• _Aim of the exercise_
Once the line with "feeder_state_e r_state;" is found in the data, output it and each following line exactly, up to and including the line with "STREAM : CTRL;", and nothing before or after.
· · · · ·
Context: an optimization exercise on an open-source flow, tuned for small area. The choices shown serve that exercise and are no tape-out recipe.
The RTL was checked by simulation tests, not by an equivalence proof against the original design.
Power figures rest on the tool's default switching activity, not on a simulated workload. The clock port is modelled as an ideal driver; clocking choices that lean on that would not hold on a real chip.

== run A ==
// sa32_feeder
module sa32_feeder (
    input  logic               clk,
    input  logic               rstn,
    input  logic               start,
    input  logic [15:0]        k_len,
    input  logic               in_valid,
    output logic               in_ready,
    input  logic [255:0]       in_act,
    input  logic [255:0]       in_weight,
    output logic [255:0]       activation,
    output logic [255:0]       weight,
    output logic               control,
    output logic               busy,
    output logic               done
);
    localparam int unsigned N         = 32;
    localparam int unsigned WIDTH     = 8;
    localparam int unsigned KW        = 16;
    localparam int unsigned FLUSH_CYC = 3 * N - 2;
    typedef enum logic [1:0] {
        IDLE,
        STREAM,
        FLUSH,
        CTRL
    } feeder_state_e;
    feeder_state_e r_state;
    feeder_state_e w_next;
    logic [KW-1:0] r_cnt;
    logic          w_last;
    logic          r_done;
    logic          w_beat;
    logic [N-1:0]  r_vld;
    assign w_beat = (r_state == STREAM) & in_valid;
    assign w_last = (r_cnt == KW'(1));
    always_comb begin
        w_next = r_state;
        case (r_state)
            IDLE:    if (start) w_next = (k_len != '0) ? STREAM : CTRL;
            STREAM:  if (in_valid && w_last) w_next = FLUSH;
            FLUSH:   if (w_last) w_next = CTRL;
            default: w_next = IDLE;
        endcase
    end
    always_ff @(posedge clk or negedge rstn) begin
        if (!rstn) begin
            r_state <= IDLE;
            r_cnt   <= '0;
            r_done  <= 1'b0;
            r_vld   <= '0;
        end else begin
            r_state <= w_next;
            if (r_state == IDLE) begin
                r_cnt <= k_len;
            end else if (w_beat && w_last) begin
                r_cnt <= KW'(FLUSH_CYC);
            end else if (w_beat || r_state == FLUSH) begin
  ...
Size in the first run: roughly 9200 cells after synthesis, roughly 8500 flip-flops, ~1000 I/O pins.
Settings: LEC_CHECK=0, CAP_MARGIN=20, CORE_MARGIN=2, CORE_UTILIZATION=65, SLEW_MARGIN=20; clock period 4.0 ns.
standard.sh (not shown) runs the stock make flow with config.mk's settings and CLKGATE_MAP_FILE= SYNTH_SCRIPT=/design/flow/synth_recipe.tcl, a recipe that flattens the netlist after the stock synthesis.
==> flow/flow/run.sh <==
#!/bin/bash
# Standard ORFS layout with two changes: output port buffers are buf_1
# (the input port buffers keep the standard choice, whose delay covers
# input hold against the clock tree's insertion delay), and CTS clusters
# more sinks per leaf buffer and inserts no dummy loads.
set -euo pipefail
here=$(pwd)
export PRE_RESIZE_TCL="$here/flow/outbuf.tcl"
export CTS_ARGS="-sink_clustering_enable -repair_clock_nets -dont_use_dummy_load -sink_clustering_size ${CTS_SIZE:-35} -sink_clustering_max_diameter ${CTS_DIAM:-60}"
bash standard.sh > "$here/standard_flow.log" 2>&1
==> flow/flow/outbuf.tcl <==
# Resize the output port buffers that buffer_ports inserted to buf_1: each
# drives only its port's fixed load.
set n 0
foreach inst [[ord::get_db_block] getInsts] {
  if {[string match "output*" [$inst getName]] && [string match "*buf*" [[$inst getMaster] getName]]} {
    replace_cell [$inst getName] sky130_fd_sc_hd__buf_1
    incr n
  }
}
puts "outbuf.tcl: resized $n output buffers to buf_1"
Run A ran to completion and came out clean on the timing, DRC and antenna checks.
Edits applied to the flow inputs when going from run A to run B:
- a change of CORE_UTILIZATION from 65 to 45
==> flow/run.sh (new file) <==
#!/bin/bash
# synth_recipe.tcl (not shown) runs the flow's synth.tcl, then flattens the netlist and writes it again
# the make line also repeats each setting of config.mk as NAME=value (left out here)
make -C /OpenROAD-flow-scripts/flow DESIGN_CONFIG=/design/flow/config.mk WORK_HOME=/design/flow/orfs CLKGATE_MAP_FILE= SYNTH_SCRIPT=/design/flow/synth_recipe.tcl finish
removed: flow/flow/run.sh
removed: flow/flow/outbuf.tcl
removed: flow/standard.sh
--- outcome ---
Summary of run B over run A: non-clock buffer count now sits higher; top-level I/O count was more or less identical; area overhead of the layout relative to synthesis picked up an extra 13 points.
Relative to run B, the following input files were edited for run C:
- CORE_UTILIZATION: 45 -> 70
==> flow/flow/run.sh (new file) <==
#!/bin/bash
# Standard ORFS layout with two changes: output port buffers are buf_1
# (the input port buffers keep the standard choice, whose delay covers
# input hold against the clock tree's insertion delay), and CTS clusters
# more sinks per leaf buffer and inserts no dummy loads.
set -euo pipefail
here=$(pwd)
export PRE_RESIZE_TCL="$here/flow/outbuf.tcl"
export CTS_ARGS="-sink_clustering_enable -repair_clock_nets -dont_use_dummy_load -sink_clustering_size ${CTS_SIZE:-30} -sink_clustering_max_diameter ${CTS_DIAM:-100}"
bash standard.sh > "$here/standard_flow.log" 2>&1
==> flow/flow/outbuf.tcl (new file) <==
# Resize the output port buffers that buffer_ports inserted to buf_1: each
# drives only its port's fixed load.
set n 0
foreach inst [[ord::get_db_block] getInsts] {
  if {[string match "output*" [$inst getName]] && [string match "*buf*" [[$inst getMaster] getName]]} {
    replace_cell [$inst getName] sky130_fd_sc_hd__buf_1
    incr n
  }
}
puts "outbuf.tcl: resized $n output buffers to buf_1"
==> flow/standard.sh (new file) <==
#!/bin/bash
# synth_recipe.tcl (not shown) runs the flow's synth.tcl, then flattens the netlist and writes it again
# the make line also repeats each setting of config.mk as NAME=value (left out here)
make -C /OpenROAD-flow-scripts/flow DESIGN_CONFIG=/design/flow/config.mk WORK_HOME=/design/flow/orfs CLKGATE_MAP_FILE= SYNTH_SCRIPT=/design/flow/synth_recipe.tcl "${@:-finish}"
removed: flow/run.sh
### Flow results
- NOTE: initial standard-cell utilization of the core in run C exceeds that of run B
- Total power in run C is about 20% below run B.
- Run C ends up with higher fmax than run B does.
- Between run B and run C, the non-clock buffer count does not differ in any meaningful way.
- Diff run B -> run C: chip height went down by about 20%; power density normalized to cell area now smaller.
- The standard cells in run C occupy less silicon area than those in run B do.
- | standard-cell row count | higher: run B |
- Run C vs run B, beginning of the critical path: r_state[1] vs r_state[0]
- Delta (run C minus run B): routed wire length went down by about 0.4%, final setup violation count was more or less identical.
#### Input delta (run D over run C)
- a change of CORE_UTILIZATION from 70 to 65
-- flow/flow/run.sh --
<<< run C, line 7
here=$(pwd)
export PRE_RESIZE_TCL="$here/flow/outbuf.tcl"
export CTS_ARGS="-sink_clustering_enable -repair_clock_nets -dont_use_dummy_load -sink_clustering_size ${CTS_SIZE:-30} -sink_clustering_max_diameter ${CTS_DIAM:-100}"
bash standard.sh > "$here/standard_flow.log" 2>&1
>>> run D, line 7
here=$(pwd)
export PRE_RESIZE_TCL="$here/flow/outbuf.tcl"
export CTS_ARGS="-sink_clustering_enable -repair_clock_nets -dont_use_dummy_load -sink_clustering_size 32 -sink_clustering_max_diameter 60 -buf_list {sky130_fd_sc_hd__buf_12}"
bash standard.sh > "$here/standard_flow.log" 2>&1
## What came out
Lower row count goes to run C over run D. Taking run C as the reference, in run D clock skew went down; die area went up; worst path setup slack after routing went up. | fraction of standard cell area in multi-input logic | run C vs run D | ≈ equal |. Total via count in the routed design: run D better than run C.
[inputs] run E vs run D
==> flow/flow/outbuf.tcl <==
# Resize the port buffers that buffer_ports inserted. Output buffers become
# buf_1: each drives only its port's fixed load. Input buffers become
# dlygate4sd1_1, a delay buffer whose delay still covers input hold against
# the clock tree's insertion delay, in less area than the default choice.
set nin 0
set nout 0
foreach inst [[ord::get_db_block] getInsts] {
  set name [$inst getName]
  if {![string match "*buf*" [[$inst getMaster] getName]]} { continue }
  if {[string match "output*" $name]} {
    replace_cell $name sky130_fd_sc_hd__buf_1
    incr nout
  } elseif {[string match "input*" $name]} {
    replace_cell $name sky130_fd_sc_hd__dlygate4sd1_1
    incr nin
  }
}
puts "outbuf.tcl: resized $nout output buffers to buf_1 and $nin input buffers to dlygate4sd1_1"
Findings:
- Placed cell area is lower on run E
- Reported for run D and run E, effective utilization at floorplan turned out identical to the last digit.
- In the metrics for run D and run E, the one carrying the higher synthesis-to-finish area growth is run D.
- Power improves in run E relative to run D.
- Diff run E..run D | final routed wirelength across all metal layers | negligible
- Pre-CTS worst setup slack: run D and run E compared, higher one is run E
- From run E to run D, die outline area did not move at all.
- Summary of run E over run D: final area down about 0.36%, final clock skew -6.4 ps.
- Relative to run D, setup slack decreased by 29 ps in run E.
- Between run E and run D, it is run E whose maximum number of pins on one net before global-route repair is lower, by 8.

## what the ideal ports hide
The results above use ideal ports. As a check the final layouts listed here were re-extracted and re-timed, cells and wires unchanged.
Step 1 (the two cells are an assumption about what drives the block):
set clk [get_ports {clk}]
set_driving_cell -lib_cell sky130_fd_sc_hd__clkbuf_16 $clk
set_driving_cell -lib_cell sky130_fd_sc_hd__buf_2 [delete_from_list [all_inputs] $clk]
Step 2 moves the port delays by t, midway between the first and last clock arrival at a register: inputs arrive t later, outputs are due t later. That takes back most of the time a late clock gives input paths.
Three values: ideal ports, drivers, drivers and shift; two values: the first two.
run	t, ns	slack for setup (ns)	latest minus earliest clock arrival (ns)
run A	0.974	0.473 / 0.376 / 1.018	0.077 / 0.077
run B	1.109	0.297 / 0.191 / 0.872	0.052 / 0.053
run C	1.027	0.359 / 0.268 / 1.077	0.104 / 0.104
run D	0.905	0.555 / 0.454 / 1.009	0.096 / 0.096
run E	0.909	0.526 / 0.422 / 1.332	0.091 / 0.091
After both steps setup and hold are still met in every run listed.
Background: an optimization exercise with open tools, aiming at small area, a short achievable clock period and few clock cycles. Do not read the settings as production practice. No activity file was given, so power comes from the tool's default toggle rates.

Setup of raven:
// indexed_stack_buffer
module indexed_stack_buffer (
   input  logic        clock,
   input  logic        reset,
   input  logic        req_tvalid,
   output logic        req_tready,
   input  logic [39:0] req_tdata,
   output logic        rsp_tvalid,
   input  logic        rsp_tready,
   output logic [39:0] rsp_tdata
);
   localparam int N = isb_pkg::DEPTH;
   logic [4:0]  cnt;
   logic [3:0]  base;
   logic        dir;
   logic [3:0]  ptr  [N];
   logic [31:0] data [N];
   logic [3:0]  top_ptr, free_ptr;
   logic [3:0]  r_top;               
   logic        r_valid;
   logic [1:0]  r_mode;
   logic [31:0] r_value;
   logic        r_vzero;
   logic        r_in_range, r_below_top, r_at_top, r_idx_zero;
   logic [3:0]  r_slot, r_hi, r_ldslot;
   logic        q_valid;
   logic [3:0]  q_slot;
   logic        q_read;
   logic [2:0]  q_status;
   logic [4:0]  q_count;
   logic        h_valid, s_valid;
   logic [39:0] h_data, s_data;
   logic        ready;
   logic accept, adv, q_free, move, take;
   logic [3:0] base_n, r_top_n;
   logic [4:0] cnt_n;
   logic       dir_n;
   assign req_tready = ready;
   assign accept     = req_tvalid && ready;
   assign move       = q_valid && !(h_valid && s_valid);
   assign q_free     = !q_valid || move;
   assign adv        = r_valid && q_free;
   assign take       = h_valid && rsp_tready;
   always_ff @(posedge clock) begin
      if (accept) begin
         r_mode   <= req_tdata[1:0];
         r_value  <= req_tdata[33:2];
         r_vzero     <= (req_tdata[33:2] == 32'd0);
         r_in_range  <= ({1'b0, req_tdata[37:34]} < cnt_n);
         r_below_top <= ({1'b0, req_tdata[37:34]} + 5'd1 < cnt_n);
  ...
==> flow/config.mk <==
export PLATFORM = sky130hd
export DESIGN_NAME = indexed_stack_buffer
export DESIGN_NICKNAME = indexed_stack_buffer
export VERILOG_FILES = /design/flow/design.v
export SDC_FILE = /design/flow/constraint.sdc
export NUM_CORES = 4
export LEC_CHECK = 0
export CAP_MARGIN = 20
export CORE_MARGIN = 2
export CORE_UTILIZATION = 55
export CTS_CLUSTER_DIAMETER = 80
export CTS_CLUSTER_SIZE = 30
export SETUP_SLACK_MARGIN = 2.5
export SLEW_MARGIN = 20
==> flow/constraint.sdc <==
create_clock -name core_clock -period 5.0 [get_ports {clock}]
set_input_delay 1.0000 -clock core_clock [delete_from_list [all_inputs] [get_ports {clock}]]
set_output_delay 1.0000 -clock core_clock [all_outputs]
set_load 0.01 [all_outputs]
standard.sh (not shown) runs the stock make flow with config.mk's settings and CLKGATE_MAP_FILE= SYNTH_SCRIPT=/design/flow/synth_recipe.tcl, a recipe that flattens the netlist after the stock synthesis.
==> flow/flow/run.sh <==
#!/bin/bash
# The standard layout, except that the port buffers are buf_4 cells
# instead of the slow delay buffers buffer_ports picks by default. Every
# port still gets its buffer. ORFS's per-step logs stay under orfs/logs;
# make's own output goes to flow_make.log.
set -euo pipefail
export BUFFER_PORTS_ARGS="-buffer_cell sky130_fd_sc_hd__buf_4"
bash standard.sh finish > flow_make.log 2>&1
raven: full flow OK, the timing, DRC and antenna checks passed
Input-level comparison between nickel and raven:
Settings: swapping 2.5 for 2.4 in SETUP_SLACK_MARGIN; clearing CTS_CLUSTER_SIZE, which used to be 30; clearing CTS_CLUSTER_DIAMETER, which used to be 80.
==> flow/run.sh (new file) <==
#!/bin/bash
# synth_recipe.tcl (not shown) runs the flow's synth.tcl, then flattens the netlist and writes it again
# the make line also repeats each setting of config.mk as NAME=value (left out here)
make -C /OpenROAD-flow-scripts/flow DESIGN_CONFIG=/design/flow/config.mk WORK_HOME=/design/flow/orfs CLKGATE_MAP_FILE= SYNTH_SCRIPT=/design/flow/synth_recipe.tcl finish
removed: flow/flow/run.sh
removed: flow/standard.sh
==> comparison <==
Looking at cell count, nickel sits below raven.
Going from raven to nickel, sequential portion of the cell area grows by 1.0 points.
raven → nickel: clock latency reported for the late side of the worst-skew pair increased by 0.02 ns relative to the old numbers; power consumption went up about 13%.
Global-route usage (nickel over raven): decrease, 0.34 points
The run showing the smaller DRC marker count from the first detailed-route iteration is nickel.
Changes observed in nickel relative to raven: final wirelength fell by 3.7 mm; slack of the critical path fell by 0.016 ns; highest attainable clock frequency fell by 1.9 MHz.
Measured against each other, raven and nickel differ in worst hold slack, the lower figure coming from nickel.
Compared to raven, nickel has global routing met3 resource utilization 0.78 points higher.
No run of this note included a check of the RTL's function; only the layout flow was run.

[what the ideal ports hide]
Ports are ideal in the flow. The routed layouts listed here were re-timed in OpenROAD.
Step 1: set_driving_cell puts a clkbuf_16 on clock and a buf_2 on each other input, an assumption about the parent block.
Step 2, shift: input delay + t, output delay - t, t = (earliest + latest rising clock arrival at the registers) / 2. This alone moves slack from input paths to output paths.
Slacks: no drivers / after step 1 / after step 2; pairs: no drivers / after step 1.
| run | t, ns | slack for setup (ns) | worst setup path after step 2 |
|---|---|---|---|
| raven | 0.659 | 2.127 / 2.127 / 2.059 | input to register |
| nickel | 0.682 | 2.111 / 2.111 / 1.564 | input to register |
After both steps setup and hold are still met in every run listed. The setup slack of nickel, which loses most, moves by 0.000 ns with the drivers and by -0.547 ns with both steps.
Source: an optimization exercise on an open RTL-to-GDS flow (aim: small area, a short achievable clock period and few clock cycles). Production flows keep margins and buffers that such runs may drop.
Only simulation tests tie the RTL to the original design; equivalence was not proved.

==> raven <==
==> flow/design.v <==
package axi_bus_pkg;
    typedef logic [31:0] addr_t;
    typedef logic [31:0] data_t;
    typedef logic [3:0]  strb_t;
    typedef logic [3:0]  id_t;
    typedef logic [3:0]  len_t;
    typedef logic [2:0]  size_t;
    typedef logic [1:0]  burst_t;
    typedef logic [1:0]  resp_t;
    typedef logic [6:0]  mem_idx_t;
    localparam int MEM_BYTES = 128;
    localparam size_t MAX_SIZE = 3'd2;
    localparam burst_t BURST_FIXED = 2'd0;
    localparam burst_t BURST_INCR  = 2'd1;
    localparam resp_t RESP_OKAY   = 2'd0;
    localparam resp_t RESP_SLVERR = 2'd2;
    localparam resp_t RESP_DECERR = 2'd3;
endpackage
package slave_state_pkg;
    typedef enum logic [1:0] {
        wr_idle,
        wr_addr,
        wr_data,
        wr_resp
    } wr_state_t;
    typedef enum logic [1:0] {
        rd_idle,
        rd_addr,
        rd_data,
        rd_err
    } rd_state_t;
endpackage
module byte_mem (
    input  logic        clk,
    input  logic        resetn,
    input  logic        wr_en,
    input  logic [6:0]  wr_addr,
    input  logic [31:0] wr_data,
    input  logic [1:0]  wr_sel0,
    input  logic [1:0]  wr_sel1,
    input  logic [1:0]  wr_sel2,
    input  logic [1:0]  wr_sel3,
    input  logic [3:0]  wr_ben,
    input  logic [1:0]  rd_off,
    input  logic [4:0]  rd_row0,
    input  logic [4:0]  rd_row1,
    input  logic [4:0]  rd_row2,
    input  logic [4:0]  rd_row3,
    output logic [31:0] rd_data
);
    logic [1:0] wr_off;
    logic [4:0] wr_row;
    logic [1:0] bank_sel [4];
    logic [4:0] bank_wrow [4];
    logic [7:0] bank_wd [4];
    logic [4:0] bank_rrow [4];
    logic [7:0] bank_q [4];
    logic       init;
    always_ff @(posedge clk)
        init <= !resetn;
    assign wr_off = wr_addr[1:0];
    assign wr_row = wr_addr[6:2];
    assign bank_sel[0] = wr_sel0;
    assign bank_sel[1] = wr_sel1;
    assign bank_sel[2] = wr_sel2;
    assign bank_sel[3] = wr_sel3;
    assign bank_rrow[0] = rd_row0;
    assign bank_rrow[1] = rd_row1;
    assign bank_rrow[2] = rd_row2;
    assign bank_rrow[3] = rd_row3;
    always_comb begin
        for (int b = 0; b < 4; b++) begin
            bank_wd[b]   = wr_data[8*bank_sel[b] +: 8];
            bank_wrow[b] = wr_row + ((2'(b) < wr_off) ? 5'd1 : 5'd0);
        end
    end
    for (genvar b = 0; b < 4; b++) begin : g_bank
        logic [255:0] rows;
        logic [7:0]   wd_one;
        logic [7:0]   wd_zero;
        logic         we;
        assign wd_one  = bank_wd[b] | {8{init}};
        assign wd_zero = bank_wd[b] & {8{!init}};
        assign we      = wr_en && wr_ben[b];
        for (genvar r = 0; r < 32; r++) begin : g_row
            localparam logic [7:0] INIT = 8'(4 * r + b);
            logic       en;
            logic [7:0] d;
            assign en = init || (we && bank_wrow[b] == 5'(r));
            for (genvar j = 0; j < 8; j++) begin : g_bit
                assign d[j] = INIT[j] ? wd_one[j] : wd_zero[j];
            end
            always_ff @(posedge clk) begin
                if (en)
                    rows[8*r +: 8] <= d;
            end
        end
        logic [31:0] rsel;
        always_comb begin
            for (int r = 0; r < 32; r++)
                rsel[r] = (bank_rrow[b] == 5'(r));
        end
        row_sel u_sel (
            .rows (rows),
            .sel  (rsel),
            .q    (bank_q[b])
        );
    end
    always_comb begin
        for (int k = 0; k < 4; k++)
            rd_data[8*k +: 8] = bank_q[2'(k) + rd_off];
    end
endmodule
· · · · ·
• _Response to the exercise_
    feeder_state_e r_state;
    feeder_state_e w_next;
    logic [KW-1:0] r_cnt;
    logic          w_last;
    logic          r_done;
    logic          w_beat;
    logic [N-1:0]  r_vld;
    assign w_beat = (r_state == STREAM) & in_valid;
    assign w_last = (r_cnt == KW'(1));
    always_comb begin
        w_next = r_state;
        case (r_state)
            IDLE:    if (start) w_next = (k_len != '0) ? STREAM : CTRL;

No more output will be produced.